Desde ahí comencé a escribir un ensayo. Era una forma de ordenar preguntas, de nombrar presencias y de reconocer trayectorias que, para mí, habían sido fundamentales. Sin embargo, pronto ese texto empezó a quedarse corto. No porque fuera insuficiente en ideas, sino porque el tiempo que habitamos —rápido, fragmentado, digital— pedía otra cosa. Un solo documento no alcanzaba para contener veinticinco años de memoria escénica.
Ese ensayo fue creciendo, abriéndose, transformándose, hasta convertirse en Presencia femenina en el teatro leonés: 25 años de memoria escénica. Un proyecto seleccionado en la convocatoria Cartografía de la Memoria: Mujeres y territorios en Guanajuato de la Secretaría de Cultura, que se presenta el 18 de diciembre a las 17:00 horas en la Librería de Ediciones La Rana, dentro del Fórum Cultural Guanajuato.
Hoy el proyecto existe como una plataforma virtual de libre acceso, disponible en aoparescena.com. Ahí conviven archivos, carteles, registros, textos y procesos que dan cuenta del trabajo de mujeres en el teatro leonés durante los últimos veinticinco años. No es un archivo definitivo ni una historia cerrada. Es un espacio abierto, en construcción, que asume que toda memoria es parcial y que siempre hay algo más por nombrar.

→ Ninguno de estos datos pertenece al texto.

File: src/rtl/cordic_atan_lut.sv
// cordic_atan_lut: combinational arctangent ROM in binary-angle units with GUARD extra LSBs.
module cordic_atan_lut
   import cordic_pkg::*;
#(
   parameter int WIDTH      = 18,
   parameter int GUARD      = 2,
   parameter int ITERATIONS = 16
) (
   input  logic [$clog2(ITERATIONS)-1:0] index,
   output logic signed [WIDTH+GUARD:0]   angle
);
   localparam int AW = WIDTH + GUARD + 1;
   localparam int N = 2 ** $clog2(ITERATIONS);
   logic signed [AW-1:0] rom [N];
   for (genvar g = 0; g < N; g++) begin : g_rom
      assign rom[g] = AW'(atan_bam(g, WIDTH - 1 + GUARD));
   end
   assign angle = rom[index];
endmodule

File: src/rtl/cordic_rotator.sv
// cordic_rotator: iterative rotation-mode CORDIC; full-circle angle in, gain-compensated
// cosine and sine out with a start/ready/valid handshake.
module cordic_rotator
   import cordic_pkg::*;
#(
   parameter int WIDTH      = 18,
   parameter int ITERATIONS = 16,
   parameter int GUARD      = 2
) (
   input  logic                    clock,
   input  logic                    reset,
   input  logic                    start,
   input  logic signed [WIDTH-1:0] angle_in,
   output logic                    ready,
   output logic                    busy,
   output logic                    valid,
   output logic signed [WIDTH-1:0] cos_out,
   output logic signed [WIDTH-1:0] sin_out
);
   localparam int IW = WIDTH + GUARD + 1;
   localparam int CW = $clog2(ITERATIONS);
   localparam logic signed [IW-1:0] K0 = IW'(k_scaled(WIDTH - 2 + GUARD));
   localparam logic signed [IW-1:0] RND = IW'((longint'(1) << GUARD) >> 1);
   localparam logic signed [IW-1:0] SAT = IW'((longint'(1) << (WIDTH - 1)) - 1);
   localparam logic signed [WIDTH-1:0] HALF_PI = WIDTH'(half_pi_bam(WIDTH));
   localparam logic signed [WIDTH-1:0] PI = WIDTH'(pi_bam(WIDTH));
   state_t state;
   logic [CW-1:0] i;
   logic signed [IW-1:0] x, y, z, xs, ys, atan_i;
   logic signed [WIDTH-1:0] z0;
   logic fold;
   cordic_atan_lut #(.WIDTH(WIDTH), .GUARD(GUARD), .ITERATIONS(ITERATIONS)) u_lut (
      .index(i),
      .angle(atan_i)
   );
   function automatic logic signed [WIDTH-1:0] round_sat(input logic signed [IW-1:0] v);
      logic signed [IW-1:0] r;
      r = (v + RND) >>> GUARD;
      return (r > SAT) ? SAT[WIDTH-1:0] : (r < -SAT) ? WIDTH'(-SAT) : r[WIDTH-1:0];
   endfunction
   // Outside +-pi/2 rotate from the opposite half-plane: start at -K and subtract pi (mod 2^WIDTH).
   always_comb begin
      fold = angle_in > HALF_PI || angle_in < -HALF_PI;
      z0 = fold ? angle_in - PI : angle_in;
      xs = x >>> i;
      ys = y >>> i;
   end
   always_ff @(posedge clock) begin
      if (reset) begin
         state <= IDLE;
         ready <= 1'b1;
         busy <= 1'b0;
         valid <= 1'b0;
         cos_out <= '0;
         sin_out <= '0;
         i <= '0;
         x <= '0;
         y <= '0;
         z <= '0;
      end else begin
         valid <= 1'b0;
         case (state)
            IDLE: if (start) begin
               state <= ROTATE;
               ready <= 1'b0;
               busy <= 1'b1;
               x <= fold ? -K0 : K0;
               y <= '0;
               z <= IW'(z0) <<< GUARD;
               i <= '0;
            end
            ROTATE: begin
               x <= z[IW-1] ? x + ys : x - ys;
               y <= z[IW-1] ? y - xs : y + xs;
               z <= z[IW-1] ? z + atan_i : z - atan_i;
               i <= i + CW'(1);
               if (i == CW'(ITERATIONS - 1)) state <= DONE;
            end
            DONE: begin
               cos_out <= round_sat(x);
               sin_out <= round_sat(y);
               valid <= 1'b1;
               ready <= 1'b1;
               busy <= 1'b0;
               state <= IDLE;
            end
            default: state <= IDLE;
         endcase
      end
   end
endmodule
--- config.mk ---
export PLATFORM = sky130hd
export DESIGN_NAME = rv32i_lsu_flat
export DESIGN_NICKNAME = d
export VERILOG_FILES = /design/src/rtl/rv32i_lsu_if.sv /design/src/rtl/rv32i_lsu.sv /design/src/flat_wrapper.sv
export SDC_FILE = /design/constraint.sdc
export NUM_CORES = 1
export LEC_CHECK = 0
export BUFFER_PORTS_ARGS = -buffer_cell sky130_fd_sc_hd__clkbuf_2
export CAP_MARGIN = 20
export CORE_AREA = 2 2 141 143
export DETAILED_ROUTE_END_ITERATION = 8
export DIE_AREA = 0 0 143 145
export PLACE_DENSITY = 0.58
export SYNTH_ARGS = -nofsm -noshare
export SYNTH_HDL_FRONTEND = slang
export SYNTH_SLANG_ARGS = --single-unit
--- constraint.sdc ---
create_clock -name clk -period 1.92 [get_ports clk]
set_clock_uncertainty 0.2 [all_clocks]
set_input_delay 0.192 -clock clk [delete_from_list [all_inputs] [get_ports clk]]
set_output_delay 0.192 -clock clk [all_outputs]
set_load 0.01 [all_outputs]
--- src/rtl/rv32i_lsu_if.sv ---
// ----------------------------------------------------------------------------
// rv32i_lsu_if -- data-RAM port between the RV32I load/store unit and the RAM.
//
//   d_addr  [29:0]  word address (byte address [31:2])
//   d_be    [3:0]   byte-lane enables
//   d_we            write strobe
//   d_wdata [31:0]  lane-positioned store data
//   d_rdata [31:0]  read data, valid one cycle after d_addr
//
// master: the load/store unit.  slave: the RAM.
// ----------------------------------------------------------------------------
interface rv32i_lsu_if;
    logic [29:0] d_addr;
    logic [3:0]  d_be;
    logic        d_we;
    logic [31:0] d_wdata;
    logic [31:0] d_rdata;

    modport master (
        output d_addr, d_be, d_we, d_wdata,
        input  d_rdata
    );

    modport slave (
        input  d_addr, d_be, d_we, d_wdata,
        output d_rdata
    );
endinterface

No quise hacer un proyecto histórico en el sentido tradicional, ni levantar un panteón de figuras intocables. Me interesaba, más bien, generar un lugar donde los materiales estuvieran disponibles, donde la memoria pudiera consultarse, usarse, discutirse. Un lugar que no dependiera únicamente del recuerdo individual o del “alguien me contó”.
En ese mismo gesto de apertura, durante el mes de enero el proyecto se extenderá al suplemento Tachas, en este mismo espacio de Es lo Cotidiano, con un espacio dedicado a la dramaturgia femenina. En cada número se presentará una obra escrita por una dramaturga, acompañada de una sinopsis y una breve reseña de su trayectoria. A través de un formulario será posible descargar el texto completo, con la información necesaria para la gestión de los derechos de representación.
Porque visibilizar no es sólo nombrar. También es facilitar el acceso, provocar lecturas, abrir posibilidades de escena. Las mujeres han estado presentes en el teatro leonés desde hace décadas. Hacer memoria de ese trabajo, compartirlo y ponerlo en circulación, no es un acto nostálgico: es una manera de pensar el presente y de imaginar, con mayor claridad, lo que todavía puede venir.